EXERCISE DATA =
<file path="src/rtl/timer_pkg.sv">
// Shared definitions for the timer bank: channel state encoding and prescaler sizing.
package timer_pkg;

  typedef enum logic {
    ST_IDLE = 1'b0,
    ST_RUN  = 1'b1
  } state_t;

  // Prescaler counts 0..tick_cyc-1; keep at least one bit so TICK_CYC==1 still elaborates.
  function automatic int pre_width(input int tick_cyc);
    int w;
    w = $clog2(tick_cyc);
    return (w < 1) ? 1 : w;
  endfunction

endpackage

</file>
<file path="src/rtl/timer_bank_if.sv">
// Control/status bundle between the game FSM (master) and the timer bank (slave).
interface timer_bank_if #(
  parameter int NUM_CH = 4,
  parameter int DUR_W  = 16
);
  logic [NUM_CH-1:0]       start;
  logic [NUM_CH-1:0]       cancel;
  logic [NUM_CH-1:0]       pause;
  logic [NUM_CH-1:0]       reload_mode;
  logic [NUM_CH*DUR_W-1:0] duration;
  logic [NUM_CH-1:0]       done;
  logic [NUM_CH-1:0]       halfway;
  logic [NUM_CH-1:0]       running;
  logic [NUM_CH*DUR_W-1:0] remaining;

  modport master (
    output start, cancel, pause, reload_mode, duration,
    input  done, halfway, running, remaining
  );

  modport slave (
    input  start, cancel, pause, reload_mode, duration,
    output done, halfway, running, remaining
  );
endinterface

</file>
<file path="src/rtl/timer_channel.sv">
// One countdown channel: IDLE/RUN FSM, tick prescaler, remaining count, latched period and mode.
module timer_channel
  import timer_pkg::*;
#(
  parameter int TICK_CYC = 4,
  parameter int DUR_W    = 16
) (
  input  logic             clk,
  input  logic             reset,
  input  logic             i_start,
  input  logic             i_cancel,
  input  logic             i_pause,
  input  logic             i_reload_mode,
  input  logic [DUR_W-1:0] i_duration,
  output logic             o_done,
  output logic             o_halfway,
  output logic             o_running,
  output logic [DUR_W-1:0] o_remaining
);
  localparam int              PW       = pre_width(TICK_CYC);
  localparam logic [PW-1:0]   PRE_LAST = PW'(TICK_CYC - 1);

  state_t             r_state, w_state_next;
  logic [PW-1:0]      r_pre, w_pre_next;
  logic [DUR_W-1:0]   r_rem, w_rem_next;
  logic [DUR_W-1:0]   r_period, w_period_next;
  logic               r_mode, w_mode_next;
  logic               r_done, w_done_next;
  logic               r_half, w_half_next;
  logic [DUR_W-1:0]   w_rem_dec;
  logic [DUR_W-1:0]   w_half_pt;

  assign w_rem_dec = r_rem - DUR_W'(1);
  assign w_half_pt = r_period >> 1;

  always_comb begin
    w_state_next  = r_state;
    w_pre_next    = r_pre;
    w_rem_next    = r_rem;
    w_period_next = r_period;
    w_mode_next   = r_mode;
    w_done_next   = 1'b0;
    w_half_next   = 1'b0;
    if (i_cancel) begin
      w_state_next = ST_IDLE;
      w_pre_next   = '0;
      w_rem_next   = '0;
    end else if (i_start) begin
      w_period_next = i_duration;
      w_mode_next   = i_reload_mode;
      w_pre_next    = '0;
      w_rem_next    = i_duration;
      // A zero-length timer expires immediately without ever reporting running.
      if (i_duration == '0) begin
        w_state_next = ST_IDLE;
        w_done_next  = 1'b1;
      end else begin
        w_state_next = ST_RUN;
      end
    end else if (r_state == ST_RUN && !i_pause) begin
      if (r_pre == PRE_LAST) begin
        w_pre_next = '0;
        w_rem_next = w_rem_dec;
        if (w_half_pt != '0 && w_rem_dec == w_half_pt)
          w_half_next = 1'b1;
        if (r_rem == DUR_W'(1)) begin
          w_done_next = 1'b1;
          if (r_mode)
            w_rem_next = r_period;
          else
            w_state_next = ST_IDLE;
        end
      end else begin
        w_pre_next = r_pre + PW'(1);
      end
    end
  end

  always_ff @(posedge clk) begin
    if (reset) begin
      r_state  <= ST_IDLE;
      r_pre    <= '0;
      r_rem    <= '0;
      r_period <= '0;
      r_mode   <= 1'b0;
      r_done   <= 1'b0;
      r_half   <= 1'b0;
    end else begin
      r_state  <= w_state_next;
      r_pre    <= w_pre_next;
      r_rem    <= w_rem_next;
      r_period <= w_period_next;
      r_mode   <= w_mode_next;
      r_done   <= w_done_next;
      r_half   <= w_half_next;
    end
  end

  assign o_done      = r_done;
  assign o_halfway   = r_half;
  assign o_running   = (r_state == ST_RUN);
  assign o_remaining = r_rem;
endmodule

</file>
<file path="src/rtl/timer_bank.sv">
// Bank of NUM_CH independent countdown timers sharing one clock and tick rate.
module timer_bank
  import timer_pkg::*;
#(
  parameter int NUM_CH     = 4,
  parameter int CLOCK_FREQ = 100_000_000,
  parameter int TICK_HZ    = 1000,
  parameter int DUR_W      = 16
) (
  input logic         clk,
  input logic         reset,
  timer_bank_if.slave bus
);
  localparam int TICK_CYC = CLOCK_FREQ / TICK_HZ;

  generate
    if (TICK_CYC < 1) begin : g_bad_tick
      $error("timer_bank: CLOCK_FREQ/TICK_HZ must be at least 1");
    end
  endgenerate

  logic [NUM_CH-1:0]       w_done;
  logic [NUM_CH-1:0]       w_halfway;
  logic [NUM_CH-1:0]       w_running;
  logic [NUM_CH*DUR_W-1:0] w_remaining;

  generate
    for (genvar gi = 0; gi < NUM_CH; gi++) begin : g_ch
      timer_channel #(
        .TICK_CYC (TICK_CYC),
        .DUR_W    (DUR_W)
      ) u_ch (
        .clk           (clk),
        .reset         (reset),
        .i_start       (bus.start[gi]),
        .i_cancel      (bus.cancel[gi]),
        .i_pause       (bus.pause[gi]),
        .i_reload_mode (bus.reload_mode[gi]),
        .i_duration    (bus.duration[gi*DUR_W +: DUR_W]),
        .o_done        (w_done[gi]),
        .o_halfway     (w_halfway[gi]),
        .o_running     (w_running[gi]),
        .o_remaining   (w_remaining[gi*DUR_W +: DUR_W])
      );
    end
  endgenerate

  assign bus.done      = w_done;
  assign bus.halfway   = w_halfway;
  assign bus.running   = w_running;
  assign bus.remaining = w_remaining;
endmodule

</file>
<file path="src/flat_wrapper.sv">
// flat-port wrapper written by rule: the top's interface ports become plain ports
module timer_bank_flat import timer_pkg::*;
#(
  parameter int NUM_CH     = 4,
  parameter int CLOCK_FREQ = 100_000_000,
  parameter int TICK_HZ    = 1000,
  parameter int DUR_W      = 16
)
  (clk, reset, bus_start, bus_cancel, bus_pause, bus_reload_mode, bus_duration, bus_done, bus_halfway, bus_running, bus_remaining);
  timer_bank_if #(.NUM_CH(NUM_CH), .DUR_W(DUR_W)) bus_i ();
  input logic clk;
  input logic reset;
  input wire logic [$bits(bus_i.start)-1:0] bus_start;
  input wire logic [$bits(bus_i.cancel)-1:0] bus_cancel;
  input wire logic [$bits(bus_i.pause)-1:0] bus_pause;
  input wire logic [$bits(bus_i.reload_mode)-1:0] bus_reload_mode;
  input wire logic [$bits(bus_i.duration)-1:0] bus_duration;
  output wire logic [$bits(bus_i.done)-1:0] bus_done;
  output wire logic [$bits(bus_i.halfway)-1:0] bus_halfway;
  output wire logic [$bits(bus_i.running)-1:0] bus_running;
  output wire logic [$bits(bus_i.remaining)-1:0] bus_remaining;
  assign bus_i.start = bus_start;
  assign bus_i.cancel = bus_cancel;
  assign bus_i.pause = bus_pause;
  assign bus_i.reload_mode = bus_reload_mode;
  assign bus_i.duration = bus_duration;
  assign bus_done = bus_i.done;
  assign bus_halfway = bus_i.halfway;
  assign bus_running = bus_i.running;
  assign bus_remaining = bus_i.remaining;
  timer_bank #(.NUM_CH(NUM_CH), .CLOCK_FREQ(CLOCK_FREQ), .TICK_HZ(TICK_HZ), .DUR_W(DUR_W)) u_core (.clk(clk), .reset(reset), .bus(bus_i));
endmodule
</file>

* * *

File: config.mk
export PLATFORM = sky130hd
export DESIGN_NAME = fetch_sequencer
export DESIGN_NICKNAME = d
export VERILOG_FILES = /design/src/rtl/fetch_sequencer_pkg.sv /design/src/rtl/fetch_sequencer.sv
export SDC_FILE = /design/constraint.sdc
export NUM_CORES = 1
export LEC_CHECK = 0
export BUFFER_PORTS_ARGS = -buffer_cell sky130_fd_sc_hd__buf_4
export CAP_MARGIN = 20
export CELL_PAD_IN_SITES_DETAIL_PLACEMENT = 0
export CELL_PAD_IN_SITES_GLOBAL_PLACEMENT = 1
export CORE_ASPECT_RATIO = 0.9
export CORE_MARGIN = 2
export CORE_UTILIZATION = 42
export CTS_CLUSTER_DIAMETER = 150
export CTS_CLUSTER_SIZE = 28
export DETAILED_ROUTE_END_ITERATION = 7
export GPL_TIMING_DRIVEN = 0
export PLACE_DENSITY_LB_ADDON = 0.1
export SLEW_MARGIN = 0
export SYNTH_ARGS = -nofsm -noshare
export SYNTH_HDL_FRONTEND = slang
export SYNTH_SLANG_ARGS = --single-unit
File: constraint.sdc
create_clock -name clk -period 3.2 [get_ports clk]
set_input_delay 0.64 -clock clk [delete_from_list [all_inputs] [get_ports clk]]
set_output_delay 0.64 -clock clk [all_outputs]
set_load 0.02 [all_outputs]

TASK GOAL =
In the entries above, the lines between the one holding "if (i_cancel) begin" and the one holding "w_rem_next = w_rem_dec;", inclusive, are to be printed exactly as written, and those alone.

SOLUTION TO THE EXERCISE =
    if (i_cancel) begin
      w_state_next = ST_IDLE;
      w_pre_next   = '0;
      w_rem_next   = '0;
    end else if (i_start) begin
      w_period_next = i_duration;
      w_mode_next   = i_reload_mode;
      w_pre_next    = '0;
      w_rem_next    = i_duration;
      // A zero-length timer expires immediately without ever reporting running.
      if (i_duration == '0) begin
        w_state_next = ST_IDLE;
        w_done_next  = 1'b1;
      end else begin
        w_state_next = ST_RUN;
      end
    end else if (r_state == ST_RUN && !i_pause) begin
      if (r_pre == PRE_LAST) begin
        w_pre_next = '0;
        w_rem_next = w_rem_dec;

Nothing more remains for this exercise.